Marriage: Expectations

We all have expectations for how husbands and wives are supposed to function in marriage relationships.  One of the goals of pre-marital counseling is to clarify those expectations that are mutually compatible in contrast to those that are not.  Hopefully, a couple will negotiate through those contrasting expectations before the knot is tied.

When those expectations are not addressed before the marriage then the couple must negotiate through those contrasting points as they go.  Unfortunately, sometimes these expectations are never verbalized.  The other partner is supposed to know what to do intuitively, without being told.  The belief is that once I tell my mate what I expect he or she will now fulfill my expectation out of duty, not out of love.
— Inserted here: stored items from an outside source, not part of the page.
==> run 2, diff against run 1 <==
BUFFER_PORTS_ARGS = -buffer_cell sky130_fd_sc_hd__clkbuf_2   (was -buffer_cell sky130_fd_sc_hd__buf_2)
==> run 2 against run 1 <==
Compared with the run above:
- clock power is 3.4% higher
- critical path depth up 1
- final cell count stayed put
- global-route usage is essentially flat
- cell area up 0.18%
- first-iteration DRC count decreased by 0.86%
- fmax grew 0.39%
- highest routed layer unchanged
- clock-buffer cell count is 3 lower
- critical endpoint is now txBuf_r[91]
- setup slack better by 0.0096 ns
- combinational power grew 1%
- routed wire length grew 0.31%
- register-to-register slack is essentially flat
<file path="config.mk">
export PLATFORM = sky130hd
export DESIGN_NAME = move_trajectory_generator
export DESIGN_NICKNAME = d
export VERILOG_FILES = /design/src/rtl/move_pkg.sv /design/src/rtl/ramp_if.sv /design/src/rtl/ramp_check.sv /design/src/rtl/move_trajectory_generator.sv
export SDC_FILE = /design/constraint.sdc
export NUM_CORES = 2
export LEC_CHECK = 0
export CAP_MARGIN = 20
export CORE_MARGIN = 3
export CORE_UTILIZATION = 71
export DETAILED_ROUTE_END_ITERATION = 12
export DONT_BUFFER_PORTS = 1
export HOLD_SLACK_MARGIN = 0.15
export PLACE_DENSITY = 0.87
export SLEW_MARGIN = 15
export SYNTH_ARGS = -nofsm -noshare
export SYNTH_HDL_FRONTEND = slang
export SYNTH_SLANG_ARGS = --single-unit
</file>
<file path="constraint.sdc">
create_clock -name core_clk -period 31.4 [get_ports core_clk]
set_input_delay 3.14 -clock core_clk [delete_from_list [all_inputs] [get_ports core_clk]]
set_output_delay 3.14 -clock core_clk [all_outputs]
set_load 0.02 [all_outputs]
</file>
Contrasting, unverbalized expectations combined with the normal stressors of marriage and family life is not good.  Sometimes they can lead to unresolved conflict that simmers below the surface until one partner finally explodes.  When that happens those expectations are often expressed in  hurtful resentments and angry words that make it hard for the other partner to listen without reacting in kind.

Marriage and Family Therapists are equipped to help couples surface those hidden expectations and work through the tangled web of unresolved conflict.  While it is much easier to address them in pre-marital counseling, before the resentment and anger sets in, it is still possible to find hope when nothing else seems to be working.